Sontak Mas Sardi langsung menoleh ke arahnya.
"Selamat untuk apa Gir?"
"Bukannya mas Sardi akan menjadi mantu Pak soleh?" jawab Ranti.
"Apa?" Mas Sardi terkejut mendengar ucapan Ranti.
Ternyata kekhawatiran kabul pun terjadi. Sebelum sampai di misi selanjutnya misi kali ini malah kacau.
"Kamu tahu dari mana Ran."
"Loh semua orang sudah tahu mas. Istrinya pak soleh kan biasah ke pasar. Tadi pagi aku dengar waktu ke pasar."
Memang sudah Mas Sardi duga sumbernya dari ibu Darwati. Dan Darwati pasti tidak meluruskan masalah ini. Atau mungkin belum. Semoga Kabul segera mendatangi rumah mereka. Batin Mas Sardi.

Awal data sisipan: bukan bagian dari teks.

## src/design/btdc_pkg.sv

```systemverilog
`timescale 1ns / 1ps

package btdc_pkg;

  // tilt and filter state width, 1/256 degree
  localparam int TiltW = 18;
  typedef logic signed [TiltW-1:0] tilt_t;

  // shared multiplier operand and product widths
  localparam int MulAW = 35;
  localparam int MulBW = 18;
  localparam int MulPW = MulAW + MulBW;

  // divider widths
  localparam int NumW = 44;
  localparam int DenW = 18;

  // cordic datapath widths
  localparam int CxW       = 27;
  localparam int CzW       = 28;
  localparam int AtanDepth = 24;
  localparam int AtanIdxW  = 5;
  localparam int HalfTurn  = 180 * 65536;

  typedef enum logic [1:0] {
    MODE_INIT,
    MODE_STOP,
    MODE_FWD,
    MODE_REV
  } mode_e;

  typedef enum logic [3:0] {
    S_IDLE,
    S_CORD,
    S_GYR,
    S_FA,
    S_FB,
    S_GA,
    S_GB,
    S_TILT,
    S_MODE,
    S_KP,
    S_LIM,
    S_DIV,
    S_DRV,
    S_OUT
  } state_e;

  typedef enum logic [2:0] {
    REG_COEF_A,
    REG_COEF_B,
    REG_GYRO_GAIN,
    REG_KP_GAIN,
    REG_KD_GAIN,
    REG_PWM_MAX,
    REG_DEAD_BAND
  } reg_e;

  // divider handshake
  typedef struct packed {
    logic start;
    logic rev;
  } div_ctrl_t;

  // atan(2^-i) in degree*65536
  function automatic logic [21:0] atan_lut(input logic [AtanIdxW-1:0] i);
    logic [21:0] r;
    unique case (i)
      5'd0:    r = 22'd2949120;
      5'd1:    r = 22'd1740967;
      5'd2:    r = 22'd919879;
      5'd3:    r = 22'd466945;
      5'd4:    r = 22'd234379;
      5'd5:    r = 22'd117305;
      5'd6:    r = 22'd58666;
      5'd7:    r = 22'd29335;
      5'd8:    r = 22'd14668;
      5'd9:    r = 22'd7334;
      5'd10:   r = 22'd3667;
      5'd11:   r = 22'd1833;
      5'd12:   r = 22'd917;
      5'd13:   r = 22'd458;
      5'd14:   r = 22'd229;
      5'd15:   r = 22'd115;
      5'd16:   r = 22'd57;
      5'd17:   r = 22'd29;
      5'd18:   r = 22'd14;
      5'd19:   r = 22'd7;
      5'd20:   r = 22'd4;
      5'd21:   r = 22'd2;
      5'd22:   r = 22'd1;
      default: r = 22'd0;
    endcase
    return r;
  endfunction

  // saturate to the tilt range
  function automatic tilt_t sat18(input logic signed [39:0] v);
    tilt_t r;
    if (v > 40'sd131071) begin
      r = 18'sd131071;
    end else if (v < -40'sd131072) begin
      r = -18'sd131072;
    end else begin
      r = v[TiltW-1:0];
    end
    return r;
  endfunction

endpackage

```

## src/design/btdc_if.sv

```systemverilog
`timescale 1ns / 1ps

// sensor request channel
interface btdc_in_if;
  logic               valid;
  logic               ready;
  logic signed [15:0] accel_x;
  logic signed [15:0] accel_y;
  logic signed [15:0] gyro_z;
  logic               button;

  modport source (output valid, accel_x, accel_y, gyro_z, button, input ready);
  modport sink   (input valid, accel_x, accel_y, gyro_z, button, output ready);
endinterface

// drive result channel
interface btdc_out_if;
  logic               valid;
  logic               ready;
  logic [9:0]         fwd_drive;
  logic [9:0]         rev_drive;
  logic [1:0]         mode;
  logic signed [17:0] tilt;

  modport source (output valid, fwd_drive, rev_drive, mode, tilt, input ready);
  modport sink   (input valid, fwd_drive, rev_drive, mode, tilt, output ready);
endinterface

```

## src/design/balance_tilt_drive_controller_top.sv

```systemverilog
`timescale 1ns / 1ps
// a request passes the cordic, gyro, filter, tilt and mode states; a drive update adds the kp,
//   limit, divide and drive states, and the 44-step divider dominates the drive path
// one request in flight: a new request is accepted only after the previous result is taken
// one shared multiplier serves gyro scaling, both filters and the drive terms
// reset: asynchronous active low; filters zero, init mode, extremes at +-26, drives zero,
//   registers at their documented defaults
module balance_tilt_drive_controller_top #(
  parameter int PWM_BITS     = 10,
  parameter int CORDIC_ITERS = 16
) (
  input  logic        clk_i,
  input  logic        rst_ni,
  input  logic        cfg_we_i,
  input  logic [2:0]  cfg_idx_i,
  input  logic [15:0] cfg_data_i,
  btdc_in_if.sink     in_i,
  btdc_out_if.source  out_o
);

  localparam int Iters   = (CORDIC_ITERS < btdc_pkg::AtanDepth) ? CORDIC_ITERS
                                                                 : btdc_pkg::AtanDepth;
  localparam int LimBits = (PWM_BITS < 10) ? PWM_BITS : 10;
  localparam logic [9:0] LimMask = 10'((32'd1 << LimBits) - 32'd1);
  localparam int CxW = btdc_pkg::CxW;
  localparam int CzW = btdc_pkg::CzW;

  // configuration registers
  logic [15:0] coef_a_q, coef_b_q, gyro_gain_q, kp_gain_q, kd_gain_q;
  logic [9:0]  pwm_max_q;
  logic [11:0] dead_band_q;

  always_ff @(posedge clk_i or negedge rst_ni) begin
    if (!rst_ni) begin
      coef_a_q    <= 16'd324;
      coef_b_q    <= 16'd32443;
      gyro_gain_q <= 16'd1000;
      kp_gain_q   <= 16'd1580;
      kd_gain_q   <= 16'd0;
      pwm_max_q   <= 10'd1023;
      dead_band_q <= 12'd26;
    end else if (cfg_we_i) begin
      case (btdc_pkg::reg_e'(cfg_idx_i))
        btdc_pkg::REG_COEF_A:    coef_a_q    <= cfg_data_i;
        btdc_pkg::REG_COEF_B:    coef_b_q    <= cfg_data_i;
        btdc_pkg::REG_GYRO_GAIN: gyro_gain_q <= cfg_data_i;
        btdc_pkg::REG_KP_GAIN:   kp_gain_q   <= cfg_data_i;
        btdc_pkg::REG_KD_GAIN:   kd_gain_q   <= cfg_data_i;
        btdc_pkg::REG_PWM_MAX:   pwm_max_q   <= cfg_data_i[9:0];
        btdc_pkg::REG_DEAD_BAND: dead_band_q <= cfg_data_i[11:0];
        default: ;
      endcase
    end
  end

  btdc_pkg::state_e state_q, state_d;
  btdc_pkg::mode_e  mode_q;

  logic [btdc_pkg::AtanIdxW-1:0] cnt_q;
  logic                          zero_q;
  logic                          btn_q;
  logic                          drv_rev_q;
  logic signed [15:0]            gz_q;
  logic signed [CxW-1:0]         cx_q, cy_q;
  logic signed [CzW-1:0]         cz_q;
  btdc_pkg::tilt_t               acc_ang_q, gyr_q, accel_filt_q, gyro_filt_q;
  btdc_pkg::tilt_t               tilt_q, pos_ext_q, neg_ext_q;
  logic signed [39:0]            acc_q;
  logic [9:0]                    fwd_hold_q, rev_hold_q;

  logic signed [btdc_pkg::MulAW-1:0] mul_a;
  logic signed [btdc_pkg::MulBW-1:0] mul_b;
  logic signed [btdc_pkg::MulPW-1:0] prod;
  btdc_pkg::div_ctrl_t               div_ctrl;
  logic                              div_done;
  logic signed [btdc_pkg::NumW-1:0]  quot;

  logic [9:0] lim;
  assign lim = pwm_max_q & LimMask;

  btdc_mul u_mul (
    .clk_i  (clk_i),
    .a_i    (mul_a),
    .b_i    (mul_b),
    .prod_o (prod)
  );

  btdc_div u_div (
    .clk_i  (clk_i),
    .rst_ni (rst_ni),
    .ctrl_i (div_ctrl),
    .num_i  (prod[btdc_pkg::NumW-1:0]),
    .den_i  (drv_rev_q ? neg_ext_q : pos_ext_q),
    .done_o (div_done),
    .quot_o (quot)
  );

  // cordic step
  logic signed [CxW-1:0] nx, ny;
  logic signed [CzW-1:0] nz, at;
  always_comb begin
    at = CzW'($signed({1'b0, btdc_pkg::atan_lut(cnt_q)}));
    if (cy_q > 0) begin
      nx = cx_q + (cy_q >>> cnt_q);
      ny = cy_q - (cx_q >>> cnt_q);
      nz = cz_q + at;
    end else begin
      nx = cx_q - (cy_q >>> cnt_q);
      ny = cy_q + (cx_q >>> cnt_q);
      nz = cz_q - at;
    end
  end

  // cordic start from the request
  logic signed [16:0]    ax, ay;
  logic signed [CxW-1:0] x0, y0;
  logic signed [CzW-1:0] z0;
  always_comb begin
    ax = 17'(in_i.accel_x);
    ay = 17'(in_i.accel_y);
    if (ax < 0) begin
      ax = -ax;
      ay = -ay;
      z0 = (in_i.accel_y >= 0) ? CzW'(btdc_pkg::HalfTurn) : -CzW'(btdc_pkg::HalfTurn);
    end else begin
      z0 = '0;
    end
    x0 = CxW'($signed({ax, 8'b0}));
    y0 = CxW'($signed({ay, 8'b0}));
  end

  // result scaling and filter sums
  logic signed [CzW:0]  ang_r;
  btdc_pkg::tilt_t      acc_ang, gyr, filt_new, tilt_new;
  logic signed [39:0]   lp_sum, gyr_sum;
  always_comb begin
    ang_r    = (-(CzW+1)'(cz_q) + (CzW+1)'(128)) >>> 8;
    acc_ang  = zero_q ? '0 : btdc_pkg::sat18(40'(ang_r));
    gyr_sum  = ($signed(prod[39:0]) + 40'sd128) >>> 8;
    gyr      = btdc_pkg::sat18(gyr_sum);
    lp_sum   = (acc_q + $signed(prod[39:0]) + 40'sd16384) >>> 15;
    filt_new = btdc_pkg::sat18(lp_sum);
    tilt_new = btdc_pkg::sat18(40'(accel_filt_q) + 40'(filt_new));
  end

  // dead band compares
  logic signed [18:0] db_s, tilt_s;
  logic               go_fwd, go_rev;
  always_comb begin
    db_s   = $signed({7'b0, dead_band_q});
    tilt_s = 19'(tilt_q);
    go_fwd = tilt_s >= db_s;
    go_rev = tilt_s <= -db_s;
  end

  // drive finish: subtract rate term, truncate, clamp
  logic signed [45:0] dsum, dq;
  logic [9:0]         drv;
  always_comb begin
    dsum = 46'(quot) - 46'($signed(prod[32:0]));
    dq   = ((dsum < 0) ? (dsum + 46'sd255) : dsum) >>> 8;
    if (dq < 0) begin
      drv = '0;
    end else if (dq > $signed({36'b0, lim})) begin
      drv = lim;
    end else begin
      drv = dq[9:0];
    end
  end

  // sequencer next state and multiplier operands
  always_comb begin
    state_d      = state_q;
    mul_a        = '0;
    mul_b        = '0;
    div_ctrl     = '0;
    div_ctrl.rev = drv_rev_q;
    unique case (state_q)
      btdc_pkg::S_IDLE: if (in_i.valid) state_d = btdc_pkg::S_CORD;
      btdc_pkg::S_CORD: if (cnt_q == btdc_pkg::AtanIdxW'(Iters - 1)) state_d = btdc_pkg::S_GYR;
      btdc_pkg::S_GYR: begin
        mul_a   = btdc_pkg::MulAW'(gz_q);
        mul_b   = $signed({2'b0, gyro_gain_q});
        state_d = btdc_pkg::S_FA;
      end
      btdc_pkg::S_FA: begin
        mul_a   = $signed({19'b0, coef_a_q});
        mul_b   = acc_ang_q;
        state_d = btdc_pkg::S_FB;
      end
      btdc_pkg::S_FB: begin
        mul_a   = $signed({19'b0, coef_b_q});
        mul_b   = accel_filt_q;
        state_d = btdc_pkg::S_GA;
      end
      btdc_pkg::S_GA: begin
        mul_a   = $signed({19'b0, coef_a_q});
        mul_b   = gyr_q;
        state_d = btdc_pkg::S_GB;
      end
      btdc_pkg::S_GB: begin
        mul_a   = $signed({19'b0, coef_b_q});
        mul_b   = gyro_filt_q;
        state_d = btdc_pkg::S_TILT;
      end
      btdc_pkg::S_TILT: state_d = btdc_pkg::S_MODE;
      btdc_pkg::S_MODE: begin
        mul_a = $signed({19'b0, kp_gain_q});
        mul_b = tilt_q;
        if ((mode_q == btdc_pkg::MODE_FWD && !go_rev) ||
            (mode_q == btdc_pkg::MODE_REV && !go_fwd)) begin
          state_d = btdc_pkg::S_KP;
        end else begin
          state_d = btdc_pkg::S_OUT;
        end
      end
      btdc_pkg::S_KP: begin
        mul_a   = prod[btdc_pkg::MulAW-1:0];
        mul_b   = $signed({8'b0, lim});
        state_d = btdc_pkg::S_LIM;
      end
      btdc_pkg::S_LIM: begin
        mul_a          = $signed({19'b0, kd_gain_q});
        mul_b          = btdc_pkg::MulBW'(gz_q);
        div_ctrl.start = 1'b1;
        state_d        = btdc_pkg::S_DIV;
      end
      btdc_pkg::S_DIV: begin
        mul_a = $signed({19'b0, kd_gain_q});
        mul_b = btdc_pkg::MulBW'(gz_q);
        if (div_done) state_d = btdc_pkg::S_DRV;
      end
      btdc_pkg::S_DRV: state_d = btdc_pkg::S_OUT;
      btdc_pkg::S_OUT: if (out_o.ready) state_d = btdc_pkg::S_IDLE;
      default: state_d = btdc_pkg::S_IDLE;
    endcase
  end

  always_ff @(posedge clk_i or negedge rst_ni) begin
    if (!rst_ni) begin
      state_q <= btdc_pkg::S_IDLE;
    end else begin
      state_q <= state_d;
    end
  end

  // control state
  always_ff @(posedge clk_i or negedge rst_ni) begin
    if (!rst_ni) begin
      mode_q       <= btdc_pkg::MODE_INIT;
      accel_filt_q <= '0;
      gyro_filt_q  <= '0;
      pos_ext_q    <= 18'sd26;
      neg_ext_q    <= -18'sd26;
      fwd_hold_q   <= '0;
      rev_hold_q   <= '0;
      cnt_q        <= '0;
      drv_rev_q    <= 1'b0;
    end else begin
      unique case (state_q)
        btdc_pkg::S_IDLE: cnt_q <= '0;
        btdc_pkg::S_CORD: cnt_q <= cnt_q + 1'b1;
        btdc_pkg::S_GA:   accel_filt_q <= filt_new;
        btdc_pkg::S_TILT: gyro_filt_q <= filt_new;
        btdc_pkg::S_MODE: begin
          drv_rev_q <= (mode_q == btdc_pkg::MODE_REV);
          unique case (mode_q)
            btdc_pkg::MODE_INIT: begin
              fwd_hold_q <= '0;
              rev_hold_q <= '0;
              if (tilt_q > 0 && tilt_q > pos_ext_q) pos_ext_q <= tilt_q;
              if (tilt_q < 0 && tilt_q < neg_ext_q) neg_ext_q <= tilt_q;
              if (btn_q) mode_q <= btdc_pkg::MODE_STOP;
            end
            btdc_pkg::MODE_STOP: begin
              fwd_hold_q <= '0;
              rev_hold_q <= '0;
              if (btn_q) begin
                mode_q <= btdc_pkg::MODE_INIT;
              end else if (go_fwd) begin
                mode_q <= btdc_pkg::MODE_FWD;
              end else if (go_rev) begin
                mode_q <= btdc_pkg::MODE_REV;
              end
            end
            btdc_pkg::MODE_FWD: if (go_rev) mode_q <= btdc_pkg::MODE_REV;
            btdc_pkg::MODE_REV: if (go_fwd) mode_q <= btdc_pkg::MODE_FWD;
            default: ;
          endcase
        end
        btdc_pkg::S_DRV: begin
          if (drv_rev_q) begin
            rev_hold_q <= drv;
            fwd_hold_q <= '0;
          end else begin
            fwd_hold_q <= drv;
            rev_hold_q <= '0;
          end
        end
        default: ;
      endcase
    end
  end

  // payload registers
  always_ff @(posedge clk_i) begin
    unique case (state_q)
      btdc_pkg::S_IDLE: begin
        gz_q   <= in_i.gyro_z;
        btn_q  <= in_i.button;
        zero_q <= (in_i.accel_x == 16'sd0) && (in_i.accel_y == 16'sd0);
        cx_q   <= x0;
        cy_q   <= y0;
        cz_q   <= z0;
      end
      btdc_pkg::S_CORD: begin
        cx_q <= nx;
        cy_q <= ny;
        cz_q <= nz;
      end
      btdc_pkg::S_GYR:  acc_ang_q <= acc_ang;
      btdc_pkg::S_FA:   gyr_q <= gyr;
      btdc_pkg::S_FB:   acc_q <= prod[39:0];
      btdc_pkg::S_GB:   acc_q <= prod[39:0];
      btdc_pkg::S_TILT: tilt_q <= tilt_new;
      default: ;
    endcase
  end

  assign in_i.ready      = (state_q == btdc_pkg::S_IDLE);
  assign out_o.valid     = (state_q == btdc_pkg::S_OUT);
  assign out_o.fwd_drive = fwd_hold_q;
  assign out_o.rev_drive = rev_hold_q;
  assign out_o.mode      = mode_q;
  assign out_o.tilt      = tilt_q;

  // one request in flight at a time
  a_busy_after_accept: assert property (@(posedge clk_i) disable iff (!rst_ni)
    (in_i.valid && in_i.ready) |=> !in_i.ready)
    else $error("request accepted while busy");

  a_no_accept_with_result: assert property (@(posedge clk_i) disable iff (!rst_ni)
    out_o.valid |-> !in_i.ready)
    else $error("ready while a result waits");

  a_one_drive_active: assert property (@(posedge clk_i) disable iff (!rst_ni)
    out_o.valid |-> !(out_o.fwd_drive != '0 && out_o.rev_drive != '0))
    else $error("both drives active");

  a_div_only_on_drive: assert property (@(posedge clk_i) disable iff (!rst_ni)
    div_ctrl.start |-> (mode_q == btdc_pkg::MODE_FWD || mode_q == btdc_pkg::MODE_REV))
    else $error("drive divide outside a drive mode");

endmodule

```

## src/design/btdc_mul.sv

```systemverilog
`timescale 1ns / 1ps

module btdc_mul (
  input  logic                                clk_i,
  input  logic signed [btdc_pkg::MulAW-1:0]   a_i,
  input  logic signed [btdc_pkg::MulBW-1:0]   b_i,
  output logic signed [btdc_pkg::MulPW-1:0]   prod_o
);

  logic signed [btdc_pkg::MulPW-1:0] prod_q;

  // registered signed product
  always_ff @(posedge clk_i) begin
    prod_q <= a_i * b_i;
  end

  assign prod_o = prod_q;

endmodule

```

## src/design/btdc_div.sv

```systemverilog
`timescale 1ns / 1ps

module btdc_div (
  input  logic                                clk_i,
  input  logic                                rst_ni,
  input  btdc_pkg::div_ctrl_t                 ctrl_i,
  input  logic signed [btdc_pkg::NumW-1:0]    num_i,
  input  logic signed [btdc_pkg::DenW-1:0]    den_i,
  output logic                                done_o,
  output logic signed [btdc_pkg::NumW-1:0]    quot_o
);

  localparam int NumW = btdc_pkg::NumW;
  localparam int DenW = btdc_pkg::DenW;
  localparam int CntW = $clog2(NumW);

  logic                   busy_q;
  logic                   done_q;
  logic [CntW-1:0]        cnt_q;
  logic [NumW-1:0]        nmag_q;
  logic [DenW-1:0]        dmag_q;
  logic [DenW-1:0]        rem_q;
  logic                   neg_q;
  logic signed [NumW-1:0] quot_q;

  logic [DenW:0]   trial;
  logic            qbit;
  logic [DenW:0]   rem_sub;
  logic [NumW-1:0] q_final;

  // one restoring step per cycle
  always_comb begin
    trial   = {rem_q, nmag_q[NumW-1]};
    qbit    = (trial >= {1'b0, dmag_q});
    rem_sub = qbit ? (trial - {1'b0, dmag_q}) : trial;
    q_final = {nmag_q[NumW-2:0], qbit};
  end

  always_ff @(posedge clk_i or negedge rst_ni) begin
    if (!rst_ni) begin
      busy_q <= 1'b0;
      done_q <= 1'b0;
      cnt_q  <= '0;
    end else begin
      done_q <= 1'b0;
      if (ctrl_i.start) begin
        busy_q <= 1'b1;
        cnt_q  <= '0;
      end else if (busy_q) begin
        cnt_q <= cnt_q + 1'b1;
        if (cnt_q == CntW'(NumW - 1)) begin
          busy_q <= 1'b0;
          done_q <= 1'b1;
        end
      end
    end
  end

  // operand magnitudes, quotient shifts into the numerator register
  always_ff @(posedge clk_i) begin
    if (ctrl_i.start) begin
      nmag_q <= num_i[NumW-1] ? NumW'(-num_i) : NumW'(num_i);
      dmag_q <= den_i[DenW-1] ? DenW'(-den_i) : DenW'(den_i);
      rem_q  <= '0;
      neg_q  <= num_i[NumW-1] ^ den_i[DenW-1];
    end else if (busy_q) begin
      nmag_q <= q_final;
      rem_q  <= rem_sub[DenW-1:0];
      if (cnt_q == CntW'(NumW - 1)) begin
        quot_q <= neg_q ? -$signed(q_final) : $signed(q_final);
      end
    end
  end

  assign done_o = done_q;
  assign quot_o = quot_q;

endmodule

```

## src/flat_wrapper.sv

```systemverilog
// flat-port wrapper written by rule: the top's interface ports become plain ports
module balance_tilt_drive_controller_top_flat 
#(
  parameter int PWM_BITS     = 10,
  parameter int CORDIC_ITERS = 16
)
  (clk_i, rst_ni, cfg_we_i, cfg_idx_i, cfg_data_i, in_i_valid, in_i_accel_x, in_i_accel_y, in_i_gyro_z, in_i_button, in_i_ready, out_o_valid, out_o_fwd_drive, out_o_rev_drive, out_o_mode, out_o_tilt, out_o_ready);
  btdc_in_if in_i_i ();
  btdc_out_if out_o_i ();
  input  logic clk_i;
  input  logic rst_ni;
  input  logic cfg_we_i;
  input  logic [2:0] cfg_idx_i;
  input  logic [15:0] cfg_data_i;
  input wire logic [$bits(in_i_i.valid)-1:0] in_i_valid;
  input wire logic [$bits(in_i_i.accel_x)-1:0] in_i_accel_x;
  input wire logic [$bits(in_i_i.accel_y)-1:0] in_i_accel_y;
  input wire logic [$bits(in_i_i.gyro_z)-1:0] in_i_gyro_z;
  input wire logic [$bits(in_i_i.button)-1:0] in_i_button;
  output wire logic [$bits(in_i_i.ready)-1:0] in_i_ready;
  output wire logic [$bits(out_o_i.valid)-1:0] out_o_valid;
  output wire logic [$bits(out_o_i.fwd_drive)-1:0] out_o_fwd_drive;
  output wire logic [$bits(out_o_i.rev_drive)-1:0] out_o_rev_drive;
  output wire logic [$bits(out_o_i.mode)-1:0] out_o_mode;
  output wire logic [$bits(out_o_i.tilt)-1:0] out_o_tilt;
  input wire logic [$bits(out_o_i.ready)-1:0] out_o_ready;
  assign in_i_i.valid = in_i_valid;
  assign in_i_i.accel_x = in_i_accel_x;
  assign in_i_i.accel_y = in_i_accel_y;
  assign in_i_i.gyro_z = in_i_gyro_z;
  assign in_i_i.button = in_i_button;
  assign in_i_ready = in_i_i.ready;
  assign out_o_valid = out_o_i.valid;
  assign out_o_fwd_drive = out_o_i.fwd_drive;
  assign out_o_rev_drive = out_o_i.rev_drive;
  assign out_o_mode = out_o_i.mode;
  assign out_o_tilt = out_o_i.tilt;
  assign out_o_i.ready = out_o_ready;
  balance_tilt_drive_controller_top #(.PWM_BITS(PWM_BITS), .CORDIC_ITERS(CORDIC_ITERS)) u_core (.clk_i(clk_i), .rst_ni(rst_ni), .cfg_we_i(cfg_we_i), .cfg_idx_i(cfg_idx_i), .cfg_data_i(cfg_data_i), .in_i(in_i_i), .out_o(out_o_i));
endmodule
```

"Aku memang hendak meminangnya. Tapi aku di tolak oleh Darwati. Sepertinya ibunya tidak tahu."
"Oh.." Mba Ranti hanya menanggapi lebih jauh.
"Kamu sendiri bagaimana Ran."
"Bagaimana apanya mas?"
"Ya hubunganmu sama orang itu"
Ranti terlihat bingung.
"Orang yang kamu sukai."
Ranti terlihat malu-malu.
"Ya masih saya pendam mas."
"Kenapa enggak diutarakan saja Ran."
"Saya minder mas. Malu juga."
"Memangnya siapa to? Sampai segitunya."
Mba Ranti nampak berpikir. Mungkin antara menyampaikannya atau tidak. Namun ia kemudian menatap Mas Sardi dengan serius.
"Adikmu mas." Lalu Ia menunduk kembali. Sementara Mas Sardi ternganga mendengar laki-laki yang baru saja Mba Ranti sebutkan.